Fotografía por Maureen M. Evans

La tarde cae sobre el bosque de Chapultepec de la Ciudad de México y la superficie del lago parece resoplar. Es 4 de octubre y Alejandro González Iñárritu vuelve a casa. No lo hace como el cineasta que regresa a corregir el pasado, sino como alguien que comparte el tesoro encontrado: las cintas olvidadas de la película Amores Perros (2000), rollos de celuloide que creía perdidos y que, por azar, sobrevivieron durante años en los archivos de la Universidad Nacional Autónoma de México (UNAM). Tenía claro que no haría una secuela o un director’s cut, así que decidió darles un espacio donde pudieran existir por sí mismas. Así nació Sueño Perro, la instalación que reinterpreta los fragmentos no empleados de su ópera prima, justo 25 años después de su estreno. En LagoAlgo, entre árboles y reflejos, la tarde se vuelve una cámara viva. Es el día de la inauguración y el director se alista para las diferentes actividades, algunas de ellas con cómplices de vida como Gustavo Santaolalla, Rodrigo Prieto, Vanessa Bauche, Gael García Bernal, Guillermo Arriaga o Goya Toledo, todos ellos testigos de un regreso que no mira hacia atrás, sino hacia adentro. 

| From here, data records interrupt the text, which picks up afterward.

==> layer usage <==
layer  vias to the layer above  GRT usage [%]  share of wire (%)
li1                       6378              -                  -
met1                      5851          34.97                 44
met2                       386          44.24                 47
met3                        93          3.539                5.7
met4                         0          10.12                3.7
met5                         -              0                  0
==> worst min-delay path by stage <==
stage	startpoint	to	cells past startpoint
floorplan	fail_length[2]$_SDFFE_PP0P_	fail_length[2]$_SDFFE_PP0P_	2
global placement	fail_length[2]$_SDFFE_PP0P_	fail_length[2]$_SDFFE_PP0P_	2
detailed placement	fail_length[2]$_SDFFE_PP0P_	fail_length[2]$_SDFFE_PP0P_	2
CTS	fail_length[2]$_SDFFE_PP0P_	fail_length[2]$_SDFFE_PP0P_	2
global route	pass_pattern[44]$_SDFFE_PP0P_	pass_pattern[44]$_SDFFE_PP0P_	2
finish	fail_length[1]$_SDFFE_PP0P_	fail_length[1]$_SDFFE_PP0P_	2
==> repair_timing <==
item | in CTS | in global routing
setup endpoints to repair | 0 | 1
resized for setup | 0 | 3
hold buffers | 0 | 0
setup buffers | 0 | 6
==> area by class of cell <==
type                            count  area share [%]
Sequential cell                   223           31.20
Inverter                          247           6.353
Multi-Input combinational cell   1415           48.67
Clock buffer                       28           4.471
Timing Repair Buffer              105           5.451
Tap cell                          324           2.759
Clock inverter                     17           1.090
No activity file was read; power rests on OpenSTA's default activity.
## src/sv/sdrs_pkg.sv

```systemverilog
`timescale 1ns / 1ps
// ----------------------------------------------------------------------------
// sdrs_pkg: shared types and constants of the stereo range smoother
// Field widths, register indexes, register reset values and sequencer states.
// ----------------------------------------------------------------------------
package sdrs_pkg;

   // Pixel coordinate width of the blob positions
   localparam int COORD_BITS = 10;

   // Configuration register widths
   localparam int SCALE_W  = 24;
   localparam int WEIGHT_W = 16;
   localparam int THRESH_W = 21;
   localparam int CSR_W    = 24;
   localparam int CSR_IDX_W = 2;

   // Range in Q13.8
   localparam int RANGE_W = 21;
   localparam logic [RANGE_W-1:0] RANGE_MAX = {RANGE_W{1'b1}};

   // Divider: one quotient bit per step
   localparam int DIV_STEPS = SCALE_W;
   localparam int CNT_W     = $clog2(DIV_STEPS);

   // Moving-average datapath
   localparam int DIFF_W = RANGE_W + 1;
   localparam int PROD_W = WEIGHT_W + 1 + DIFF_W;
   localparam int ACC_W  = PROD_W + 1;
   localparam int FRAC_W = WEIGHT_W;

   // Register reset values
   localparam logic [SCALE_W-1:0]  SCALE_RESET  = SCALE_W'(1728484);
   localparam logic [WEIGHT_W-1:0] WEIGHT_RESET = WEIGHT_W'(655);
   localparam logic [THRESH_W-1:0] THRESH_RESET = THRESH_W'(1280);

   // Register indexes
   typedef enum logic [CSR_IDX_W-1:0] {
      CSR_RANGE_SCALE       = 2'd0,
      CSR_SMOOTHING_WEIGHT  = 2'd1,
      CSR_OUTLIER_THRESHOLD = 2'd2,
      CSR_UNUSED            = 2'd3
   } csr_index_type;

   // Sequencer states
   typedef enum logic [1:0] {
      ST_IDLE = 2'd0,
      ST_DIV  = 2'd1,
      ST_MUL  = 2'd2,
      ST_FIN  = 2'd3
   } seq_state_type;

endpackage

```

## src/sv/sdrs_if.sv

```systemverilog
`timescale 1ns / 1ps
// ----------------------------------------------------------------------------
// sdrs_if: handshake channels of the stereo range smoother
// Request channel carries a blob pair, response channel carries one result.
// ----------------------------------------------------------------------------
interface sdrs_req_if
   import sdrs_pkg::*;
   ();
   logic                  valid;
   logic                  ready;
   logic [COORD_BITS-1:0] left_x;
   logic [COORD_BITS-1:0] right_x;

   modport source (output valid, output left_x, output right_x, input ready);
   modport sink   (input valid, input left_x, input right_x, output ready);
endinterface

interface sdrs_rsp_if
   import sdrs_pkg::*;
   ();
   logic               valid;
   logic               ready;
   logic [RANGE_W-1:0] range_estimate;
   logic               used_average;
   logic               sample_rejected;
   logic               range_saturated;

   modport source (output valid, output range_estimate, output used_average,
                   output sample_rejected, output range_saturated, input ready);
   modport sink   (input valid, input range_estimate, input used_average,
                   input sample_rejected, input range_saturated, output ready);
endinterface

```

## src/sv/stereo_disparity_range_smoother.sv

```systemverilog
`timescale 1ns / 1ps
// ----------------------------------------------------------------------------
// stereo_disparity_range_smoother: stereo range with moving-average smoothing
// Range = K / (right_x - left_x) in Q13.8, smoothed by an exponential average,
// with the average returned when the raw range deviates past a threshold.
// ----------------------------------------------------------------------------
//  channel  dir  handshake          payload
//  req_bus  in   valid/ready        left_x, right_x
//  rsp_bus  out  valid/ready        range_estimate, used_average,
//                                   sample_rejected, range_saturated
//  csr_*    in   csr_we             csr_index, csr_wdata (write only)
//
//  A word with positive disparity goes from accept to result through the
//  restoring divider (one quotient bit per cycle), then the weight
//  multiplier, then the average update and outlier test. Zero disparity
//  skips the divider, negative disparity goes straight to the result. The
//  first sample loads the average and skips the multiplier. One word is
//  in flight at a time.
//  Synchronous reset loads the register defaults and marks the average empty.
//  The result register frees the request side; a stalled response holds the
//  sequencer in its final step only when the result register is still full.
// ----------------------------------------------------------------------------
module stereo_disparity_range_smoother
   import sdrs_pkg::*;
(
   input  logic                 clock,
   input  logic                 reset,
   sdrs_req_if.sink             req_bus,
   sdrs_rsp_if.source           rsp_bus,
   input  logic                 csr_we,
   input  logic [CSR_IDX_W-1:0] csr_index,
   input  logic [CSR_W-1:0]     csr_wdata
);

   // Configuration registers
   logic [SCALE_W-1:0]  scale_ff;
   logic [WEIGHT_W-1:0] weight_ff;
   logic [THRESH_W-1:0] thresh_ff;

   // Control state
   seq_state_type state_ff, state_in;
   logic          first_ff, first_in;
   logic          rsp_valid_ff, rsp_valid_in;

   // Datapath registers
   logic [CNT_W-1:0]      cnt_ff, cnt_in;
   logic [SCALE_W-1:0]    quo_ff, quo_in;
   logic [COORD_BITS:0]   rem_ff, rem_in;
   logic [COORD_BITS-1:0] disp_ff, disp_in;
   logic                  neg_ff, neg_in;
   logic [RANGE_W-1:0]    raw_ff, raw_in;
   logic                  sat_ff, sat_in;
   logic [RANGE_W-1:0]    avg_ff, avg_in;
   logic signed [PROD_W-1:0] prod_ff, prod_in;
   logic [RANGE_W-1:0]    out_range_ff, out_range_in;
   logic                  out_used_ff, out_used_in;
   logic                  out_rej_ff, out_rej_in;
   logic                  out_sat_ff, out_sat_in;

   // Combinational helpers
   logic signed [COORD_BITS:0] disp_s;
   logic [COORD_BITS:0]        trial;
   logic                       trial_ge;
   logic signed [DIFF_W-1:0]   diff;
   logic signed [ACC_W-1:0]    acc;
   logic [RANGE_W-1:0]         new_avg;
   logic signed [DIFF_W-1:0]   dev_s;
   logic [RANGE_W-1:0]         dev_abs;
   logic                       out_free;

   // Write configuration registers
   always_ff @(posedge clock) begin
      if (reset) begin
         scale_ff  <= SCALE_RESET;
         weight_ff <= WEIGHT_RESET;
         thresh_ff <= THRESH_RESET;
      end else if (csr_we) begin
         unique case (csr_index_type'(csr_index))
            CSR_RANGE_SCALE:       scale_ff  <= csr_wdata[SCALE_W-1:0];
            CSR_SMOOTHING_WEIGHT:  weight_ff <= csr_wdata[WEIGHT_W-1:0];
            CSR_OUTLIER_THRESHOLD: thresh_ff <= csr_wdata[THRESH_W-1:0];
            default: ;
         endcase
      end
   end

   // Shared arithmetic terms
   always_comb begin
      disp_s   = $signed({1'b0, req_bus.right_x}) - $signed({1'b0, req_bus.left_x});
      trial    = {rem_ff[COORD_BITS-1:0], quo_ff[SCALE_W-1]};
      trial_ge = trial >= {1'b0, disp_ff};
      diff     = $signed({1'b0, raw_ff}) - $signed({1'b0, avg_ff});
      acc      = $signed({{(ACC_W-RANGE_W-FRAC_W){1'b0}}, avg_ff, {FRAC_W{1'b0}}})
                 + ACC_W'(prod_ff)
                 + $signed(ACC_W'(1) <<< (FRAC_W-1));
      new_avg  = acc[RANGE_W+FRAC_W-1:FRAC_W];
      dev_s    = $signed({1'b0, new_avg}) - $signed({1'b0, raw_ff});
      dev_abs  = dev_s[DIFF_W-1] ? RANGE_W'(-dev_s) : dev_s[RANGE_W-1:0];
      out_free = !rsp_valid_ff || rsp_bus.ready;
   end

   // Sequencer: next state and datapath loads
   always_comb begin
      state_in     = state_ff;
      first_in     = first_ff;
      rsp_valid_in = rsp_valid_ff && !rsp_bus.ready;
      cnt_in       = cnt_ff;
      quo_in       = quo_ff;
      rem_in       = rem_ff;
      disp_in      = disp_ff;
      neg_in       = neg_ff;
      raw_in       = raw_ff;
      sat_in       = sat_ff;
      avg_in       = avg_ff;
      prod_in      = prod_ff;
      out_range_in = out_range_ff;
      out_used_in  = out_used_ff;
      out_rej_in   = out_rej_ff;
      out_sat_in   = out_sat_ff;
      unique case (state_ff)
         ST_IDLE: begin
            if (req_bus.valid) begin
               disp_in = disp_s[COORD_BITS-1:0];
               neg_in  = disp_s[COORD_BITS];
               quo_in  = scale_ff;
               rem_in  = '0;
               cnt_in  = '0;
               raw_in  = RANGE_MAX;
               sat_in  = 1'b1;
               if (disp_s[COORD_BITS]) begin
                  state_in = ST_FIN;
               end else if (disp_s == '0) begin
                  state_in = first_ff ? ST_FIN : ST_MUL;
               end else begin
                  state_in = ST_DIV;
               end
            end
         end
         ST_DIV: begin
            // Restoring divide step: shift in one dividend bit, subtract if it fits
            rem_in = trial_ge ? (trial - {1'b0, disp_ff}) : trial;
            quo_in = {quo_ff[SCALE_W-2:0], trial_ge};
            cnt_in = cnt_ff + CNT_W'(1);
            if (cnt_ff == CNT_W'(DIV_STEPS-1)) begin
               if (quo_in[SCALE_W-1:RANGE_W] != '0) begin
                  raw_in = RANGE_MAX;
                  sat_in = 1'b1;
               end else begin
                  raw_in = quo_in[RANGE_W-1:0];
                  sat_in = 1'b0;
               end
               state_in = first_ff ? ST_FIN : ST_MUL;
            end
         end
         ST_MUL: begin
            prod_in  = $signed({1'b0, weight_ff}) * diff;
            state_in = ST_FIN;
         end
         ST_FIN: begin
            if (out_free) begin
               rsp_valid_in = 1'b1;
               state_in     = ST_IDLE;
               if (neg_ff) begin
                  out_range_in = avg_ff;
                  out_used_in  = 1'b1;
                  out_rej_in   = 1'b1;
                  out_sat_in   = 1'b0;
               end else if (first_ff) begin
                  first_in     = 1'b0;
                  avg_in       = raw_ff;
                  out_range_in = raw_ff;
                  out_used_in  = 1'b0;
                  out_rej_in   = 1'b0;
                  out_sat_in   = sat_ff;
               end else begin
                  avg_in       = new_avg;
                  out_used_in  = dev_abs > thresh_ff;
                  out_range_in = (dev_abs > thresh_ff) ? new_avg : raw_ff;
                  out_rej_in   = 1'b0;
                  out_sat_in   = sat_ff;
               end
            end
         end
         default: state_in = ST_IDLE;
      endcase
   end

   // Control registers
   always_ff @(posedge clock) begin
      if (reset) begin
         state_ff     <= ST_IDLE;
         first_ff     <= 1'b1;
         rsp_valid_ff <= 1'b0;
         avg_ff       <= '0;
      end else begin
         state_ff     <= state_in;
         first_ff     <= first_in;
         rsp_valid_ff <= rsp_valid_in;
         avg_ff       <= avg_in;
      end
   end

   // Payload registers
   always_ff @(posedge clock) begin
      cnt_ff       <= cnt_in;
      quo_ff       <= quo_in;
      rem_ff       <= rem_in;
      disp_ff      <= disp_in;
      neg_ff       <= neg_in;
      raw_ff       <= raw_in;
      sat_ff       <= sat_in;
      prod_ff      <= prod_in;
      out_range_ff <= out_range_in;
      out_used_ff  <= out_used_in;
      out_rej_ff   <= out_rej_in;
      out_sat_ff   <= out_sat_in;
   end

   // Drive channel ports
   assign req_bus.ready           = (state_ff == ST_IDLE);
   assign rsp_bus.valid           = rsp_valid_ff;
   assign rsp_bus.range_estimate  = out_range_ff;
   assign rsp_bus.used_average    = out_used_ff;
   assign rsp_bus.sample_rejected = out_rej_ff;
   assign rsp_bus.range_saturated = out_sat_ff;

endmodule

```

## src/flat_wrapper.sv

```systemverilog
// flat-port wrapper written by rule: the top's interface ports become plain ports
module stereo_disparity_range_smoother_flat import sdrs_pkg::*;
  (clock, reset, csr_we, csr_index, csr_wdata, req_bus_valid, req_bus_left_x, req_bus_right_x, req_bus_ready, rsp_bus_valid, rsp_bus_range_estimate, rsp_bus_used_average, rsp_bus_sample_rejected, rsp_bus_range_saturated, rsp_bus_ready);
  sdrs_req_if req_bus_i ();
  sdrs_rsp_if rsp_bus_i ();
  input  logic clock;
  input  logic reset;
  input  logic csr_we;
  input  logic [CSR_IDX_W-1:0] csr_index;
  input  logic [CSR_W-1:0] csr_wdata;
  input wire logic [$bits(req_bus_i.valid)-1:0] req_bus_valid;
  input wire logic [$bits(req_bus_i.left_x)-1:0] req_bus_left_x;
  input wire logic [$bits(req_bus_i.right_x)-1:0] req_bus_right_x;
  output wire logic [$bits(req_bus_i.ready)-1:0] req_bus_ready;
  output wire logic [$bits(rsp_bus_i.valid)-1:0] rsp_bus_valid;
  output wire logic [$bits(rsp_bus_i.range_estimate)-1:0] rsp_bus_range_estimate;
  output wire logic [$bits(rsp_bus_i.used_average)-1:0] rsp_bus_used_average;
  output wire logic [$bits(rsp_bus_i.sample_rejected)-1:0] rsp_bus_sample_rejected;
  output wire logic [$bits(rsp_bus_i.range_saturated)-1:0] rsp_bus_range_saturated;
  input wire logic [$bits(rsp_bus_i.ready)-1:0] rsp_bus_ready;
  assign req_bus_i.valid = req_bus_valid;
  assign req_bus_i.left_x = req_bus_left_x;
  assign req_bus_i.right_x = req_bus_right_x;
  assign req_bus_ready = req_bus_i.ready;
  assign rsp_bus_valid = rsp_bus_i.valid;
  assign rsp_bus_range_estimate = rsp_bus_i.range_estimate;
  assign rsp_bus_used_average = rsp_bus_i.used_average;
  assign rsp_bus_sample_rejected = rsp_bus_i.sample_rejected;
  assign rsp_bus_range_saturated = rsp_bus_i.range_saturated;
  assign rsp_bus_i.ready = rsp_bus_ready;
  stereo_disparity_range_smoother u_core (.clock(clock), .reset(reset), .req_bus(req_bus_i), .rsp_bus(rsp_bus_i), .csr_we(csr_we), .csr_index(csr_index), .csr_wdata(csr_wdata));
endmodule
```
--- src/rtl/lcg_enc_pkg.sv ---
// ----------------------------------------------------------------------------
// LCG character obfuscation encoder package
// Shared payload types, controller/datapath interface and constants.
// ----------------------------------------------------------------------------
package lcg_enc_pkg;

    localparam logic [31:0] LCG_MUL = 32'd1103515245;
    localparam logic [31:0] LCG_INC = 32'd12345;
    localparam logic [31:0] LCG_SEED = 32'd1;
    localparam logic [3:0]  LAST_IDX = 4'd15;

    typedef struct packed {
        logic [7:0] in_char;
        logic       last_group;
    } in_item_t;

    typedef struct packed {
        logic [6:0] out_char;
        logic       last_of_run;
    } out_item_t;

    typedef enum logic [1:0] {
        ST_IDLE,
        ST_SITE,
        ST_RUN
    } ctrl_state_t;

    typedef struct packed {
        logic       load;
        logic       draw_site;
        logic       draw_out;
        logic [3:0] idx;
    } dp_cmd_t;

    typedef struct packed {
        logic char_nonzero;
        logic out_free;
    } dp_status_t;

    function automatic logic [6:0] alphabet(input logic [5:0] v);
        logic [6:0] c;
        c = {1'b0, v};
        if (v < 6'd26) begin
            return 7'(c + 7'd65);
        end
        else if (v < 6'd52) begin
            return 7'(c + 7'd71);
        end
        else if (v < 6'd62) begin
            return 7'(c - 7'd4);
        end
        else if (v == 6'd62) begin
            return 7'd43;
        end
        else begin
            return 7'd47;
        end
    endfunction

endpackage

--- src/rtl/lcg_enc_ctrl.sv ---
// ----------------------------------------------------------------------------
// LCG encoder controller
// Sequences the optional position draw and the sixteen output draws.
// ----------------------------------------------------------------------------
module lcg_enc_ctrl
(
    input  logic                   clk,
    input  logic                   rst_n,
    input  logic                   in_valid,
    output logic                   in_stall,
    input  lcg_enc_pkg::dp_status_t status,
    output lcg_enc_pkg::dp_cmd_t   cmd
);

    lcg_enc_pkg::ctrl_state_t state_reg, state_next;
    logic [3:0] idx_reg, idx_next;

    always_ff @(posedge clk or negedge rst_n)
    begin
        if (!rst_n)
        begin
            state_reg <= lcg_enc_pkg::ST_IDLE;
            idx_reg   <= 4'd0;
        end
        else
        begin
            state_reg <= state_next;
            idx_reg   <= idx_next;
        end
    end

    always_comb
    begin
        state_next    = state_reg;
        idx_next      = idx_reg;
        cmd.load      = 1'b0;
        cmd.draw_site = 1'b0;
        cmd.draw_out  = 1'b0;
        cmd.idx       = idx_reg;
        in_stall      = 1'b1;
        unique case (state_reg)
            lcg_enc_pkg::ST_IDLE:
            begin
                in_stall = 1'b0;
                idx_next = 4'd0;
                if (in_valid)
                begin
                    cmd.load   = 1'b1;
                    state_next = status.char_nonzero ? lcg_enc_pkg::ST_SITE
                                                     : lcg_enc_pkg::ST_RUN;
                end
            end
            lcg_enc_pkg::ST_SITE:
            begin
                cmd.draw_site = 1'b1;
                state_next    = lcg_enc_pkg::ST_RUN;
            end
            lcg_enc_pkg::ST_RUN:
            begin
                if (status.out_free)
                begin
                    cmd.draw_out = 1'b1;
                    idx_next     = 4'(idx_reg + 4'd1);
                    if (idx_reg == lcg_enc_pkg::LAST_IDX)
                    begin
                        state_next = lcg_enc_pkg::ST_IDLE;
                    end
                end
            end
            default:
            begin
                state_next = lcg_enc_pkg::ST_IDLE;
            end
        endcase
    end

endmodule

El aire tiene ese olor inconfundible de la ciudad después de la lluvia. Adentro, el espacio vibra, como si fuera un túnel de imágenes que tiemblan con ecos de perros, de cláxones y de ruidos envolventes. “Más de un millón de pies de película [304,000 metros] quedaron en la mesa durante la edición de Amores Perros”, dice González Iñárritu. “Dieciséis millones de fotogramas enterrados durante 25 años en los archivos de la UNAM. Con el aniversario sentí la urgencia de volver a explorar esos fragmentos, con el grano y los fantasmas del celuloide que contienen. Despojada de toda narrativa, esta instalación no es un tributo sino una resurrección, una invitación a sentir lo que nunca fue. Como encontrar a un amigo de toda la vida que, en realidad, jamás habíamos conocido”, añade el director.

No hay solemnidad en su voz, sino una certeza serena, una convicción sin arrogancia. “La intensidad, disparidad e interdependencia de este gran experimento antropológico llamado Ciudad de México sigue siendo la misma. Su violencia es aún peor. Sin embargo, la dulzura de la gente aún no desaparece. La espina y premisa central de Amores Perros es atemporal y no cambiaría nada”, responde sobre las diferencias contextuales existentes entre la capital de comienzos de siglo y la actual.

Vista general de la exposición Sueño Perro, con la que González Iñárritu transporta al espectador a la Ciudad de México de comienzos de este siglo.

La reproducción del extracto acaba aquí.